Speed Link—Future of Legal Education Symposium Portrayed as Waste of Time

Katherine Mangan, “As They Ponder Reforms, Law Deans Find Schools ‘Remarkably Resistant to Change’” in The Chronicle of Higher Education

A while back J-Dog of Restoring Dignity to the Law informed readers of a symposium on the future of legal education (his response is here), and the Chronicle discusses its results.

“Putting one professor in front of a large group of students is very efficient.” Clinical classes and simulations, which require low student-to-faculty ratios, cost more, [UC Irvine Dean Irwin Chemerinsky] said…Asked by an audience member how the school could afford to do that, he answered, “It starts with having to charge ridiculous levels of tuition.” Annual tuition and fees at Irvine total just over $40,000 for California residents and $50,000 for out-of-state students.

The problem I have with hands-on training is that it’s a lot easier to have a boss teach someone this type of stuff on the job. In other words, no amount of clinical training will create jobs. The word I bet wasn’t uttered here? Apprenticeship (or “articling” in Canada and outside North America). But that would mean shutting down law schools, which the deans probably didn’t want to consider.

Mr. Matasar took issue with the latter charge [that law schools churn out too many ill-prepared lawyers and mislead students about their job prospects with inflated placement statistics]. “There’s a common myth that law schools are engaged in the business of lying to people to get them to come to law school,” he said. If it were “some giant conspiracy” by law deans, “that would suggest we’re all a bunch of immoral, unethical, and terrible people, and we’re not.”
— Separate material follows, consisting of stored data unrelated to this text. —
### src/rtl/pipeline_hazard_ctrl_pkg.sv
// Shared types for the pipeline stall/flush sequencer: FSM state encoding and
// the per-stage control bundle with its canned decode patterns.
package pipeline_hazard_ctrl_pkg;

    typedef enum logic [1:0] {
        ST_RUN      = 2'd0,
        ST_MEM_WAIT = 2'd1,
        ST_ERR      = 2'd2
    } state_e;

    // Field order fixes the bundle bit positions, MSB first.
    typedef struct packed {
        logic pc_en;
        logic pc_redirect;
        logic ifid_en;
        logic ifid_flush;
        logic idex_en;
        logic idex_flush;
        logic exmem_en;
        logic memwb_en;
    } ctrl_t;

    localparam ctrl_t CTRL_RESET = '{
        pc_en: 1'b0, pc_redirect: 1'b0, ifid_en: 1'b0, ifid_flush: 1'b1,
        idex_en: 1'b0, idex_flush: 1'b1, exmem_en: 1'b0, memwb_en: 1'b0
    };

    localparam ctrl_t CTRL_HOLD = '{
        pc_en: 1'b0, pc_redirect: 1'b0, ifid_en: 1'b0, ifid_flush: 1'b0,
        idex_en: 1'b0, idex_flush: 1'b0, exmem_en: 1'b0, memwb_en: 1'b0
    };

    localparam ctrl_t CTRL_REDIRECT = '{
        pc_en: 1'b1, pc_redirect: 1'b1, ifid_en: 1'b1, ifid_flush: 1'b1,
        idex_en: 1'b1, idex_flush: 1'b1, exmem_en: 1'b1, memwb_en: 1'b1
    };

    // The ID/EX register is enabled but the flush makes it take the bubble.
    localparam ctrl_t CTRL_LOAD_USE = '{
        pc_en: 1'b0, pc_redirect: 1'b0, ifid_en: 1'b0, ifid_flush: 1'b0,
        idex_en: 1'b1, idex_flush: 1'b1, exmem_en: 1'b1, memwb_en: 1'b1
    };

    localparam ctrl_t CTRL_NORMAL = '{
        pc_en: 1'b1, pc_redirect: 1'b0, ifid_en: 1'b1, ifid_flush: 1'b0,
        idex_en: 1'b1, idex_flush: 1'b0, exmem_en: 1'b1, memwb_en: 1'b1
    };

endpackage
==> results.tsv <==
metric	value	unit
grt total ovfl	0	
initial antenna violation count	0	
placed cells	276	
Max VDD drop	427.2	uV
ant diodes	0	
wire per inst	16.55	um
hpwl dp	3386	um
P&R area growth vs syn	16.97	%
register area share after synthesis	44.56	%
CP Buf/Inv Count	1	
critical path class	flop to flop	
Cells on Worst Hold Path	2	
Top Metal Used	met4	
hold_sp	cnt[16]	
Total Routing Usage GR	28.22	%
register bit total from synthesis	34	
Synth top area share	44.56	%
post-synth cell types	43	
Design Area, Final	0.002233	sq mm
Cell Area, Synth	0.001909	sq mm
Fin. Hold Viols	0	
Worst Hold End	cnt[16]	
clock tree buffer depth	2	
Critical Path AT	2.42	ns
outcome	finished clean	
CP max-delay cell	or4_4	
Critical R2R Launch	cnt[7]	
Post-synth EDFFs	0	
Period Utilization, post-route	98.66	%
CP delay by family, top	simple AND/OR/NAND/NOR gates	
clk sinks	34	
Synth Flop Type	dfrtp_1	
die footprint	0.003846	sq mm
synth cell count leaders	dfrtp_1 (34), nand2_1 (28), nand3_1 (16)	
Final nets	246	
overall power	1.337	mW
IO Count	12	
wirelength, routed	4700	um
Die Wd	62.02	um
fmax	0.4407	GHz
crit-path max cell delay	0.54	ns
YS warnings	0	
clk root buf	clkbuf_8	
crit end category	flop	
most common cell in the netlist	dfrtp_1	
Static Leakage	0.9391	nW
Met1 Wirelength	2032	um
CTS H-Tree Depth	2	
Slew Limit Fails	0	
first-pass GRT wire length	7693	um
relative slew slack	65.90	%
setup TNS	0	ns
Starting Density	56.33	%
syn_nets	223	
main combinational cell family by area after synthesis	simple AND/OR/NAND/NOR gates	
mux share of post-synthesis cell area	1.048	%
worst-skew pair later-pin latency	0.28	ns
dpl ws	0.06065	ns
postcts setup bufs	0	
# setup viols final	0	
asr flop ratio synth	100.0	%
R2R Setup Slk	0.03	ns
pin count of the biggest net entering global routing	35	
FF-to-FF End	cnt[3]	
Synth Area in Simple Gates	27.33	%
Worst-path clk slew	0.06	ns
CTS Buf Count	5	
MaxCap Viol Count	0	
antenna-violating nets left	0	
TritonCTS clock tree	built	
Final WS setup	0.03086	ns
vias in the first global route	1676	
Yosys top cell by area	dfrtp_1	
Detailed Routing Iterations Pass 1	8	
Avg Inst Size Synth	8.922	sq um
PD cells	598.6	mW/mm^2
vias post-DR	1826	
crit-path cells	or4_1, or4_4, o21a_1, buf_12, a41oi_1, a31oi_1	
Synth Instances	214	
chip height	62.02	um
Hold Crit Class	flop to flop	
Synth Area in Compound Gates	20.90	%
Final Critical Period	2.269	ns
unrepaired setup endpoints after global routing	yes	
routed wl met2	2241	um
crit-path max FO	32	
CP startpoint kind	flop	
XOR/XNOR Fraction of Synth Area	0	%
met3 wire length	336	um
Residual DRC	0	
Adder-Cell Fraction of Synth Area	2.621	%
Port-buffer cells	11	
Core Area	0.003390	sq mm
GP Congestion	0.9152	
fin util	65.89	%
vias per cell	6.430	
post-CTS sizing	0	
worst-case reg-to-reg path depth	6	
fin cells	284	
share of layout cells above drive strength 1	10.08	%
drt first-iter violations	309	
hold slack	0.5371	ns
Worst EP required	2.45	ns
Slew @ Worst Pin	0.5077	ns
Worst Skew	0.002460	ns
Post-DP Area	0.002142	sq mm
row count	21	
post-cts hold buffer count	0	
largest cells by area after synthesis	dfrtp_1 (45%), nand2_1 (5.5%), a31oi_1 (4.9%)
Law students know what they’re getting into when they sign promissory notes for their student loans, and they have no doubt read the many blistering critiques questioning the value of a law degree, he said.

Yes and no. True, law schools aren’t moustache-twirling grifters selling bridges. But they’re not guileless suburban preschools either. They freely acknowledge that they’re overcharging students relative to what the market can return for them, and they frequently admit that tuition hikes are for prestige, i.e. they’re valueless. If law schools know that they’re not providing value, then they’re accepting federal debt money in bad faith (private lenders had to warp the lending laws to their advantage, and that’s moot now with the advent of Grad PLUS loans). Title IV of the Higher Education Act is meant to help students gain a higher standard of living via education—not allow higher educators to charge whatever they feel like. Also,we shouldn’t need scambloggers to trash law schools’ for their excesses and distorted employment advertising, and I’m sure some would retire if disclosures were more accurate. Then again, there’d be fewer law schools as a consequence. So long as law schools treat the federal student loan system as an entitlement, they deserve every savaged toilet Third Tier Reality hurls at them.

Legal education does cost too much, Mr. Matasar said, mainly because it is “grossly inefficient.” Schools could cut costs by stratifying—offering, as a friend characterized it to him, a “Motel 6″ education with few bells and whistles, in which practicing lawyers teach many of the courses, as well as a “Ritz-Carlton” version taught by full-time, tenure-track professors. Neighboring schools could share library, faculty, and other resources, he said, adding, “Does every law school need an expert in the law of Timbuktu?”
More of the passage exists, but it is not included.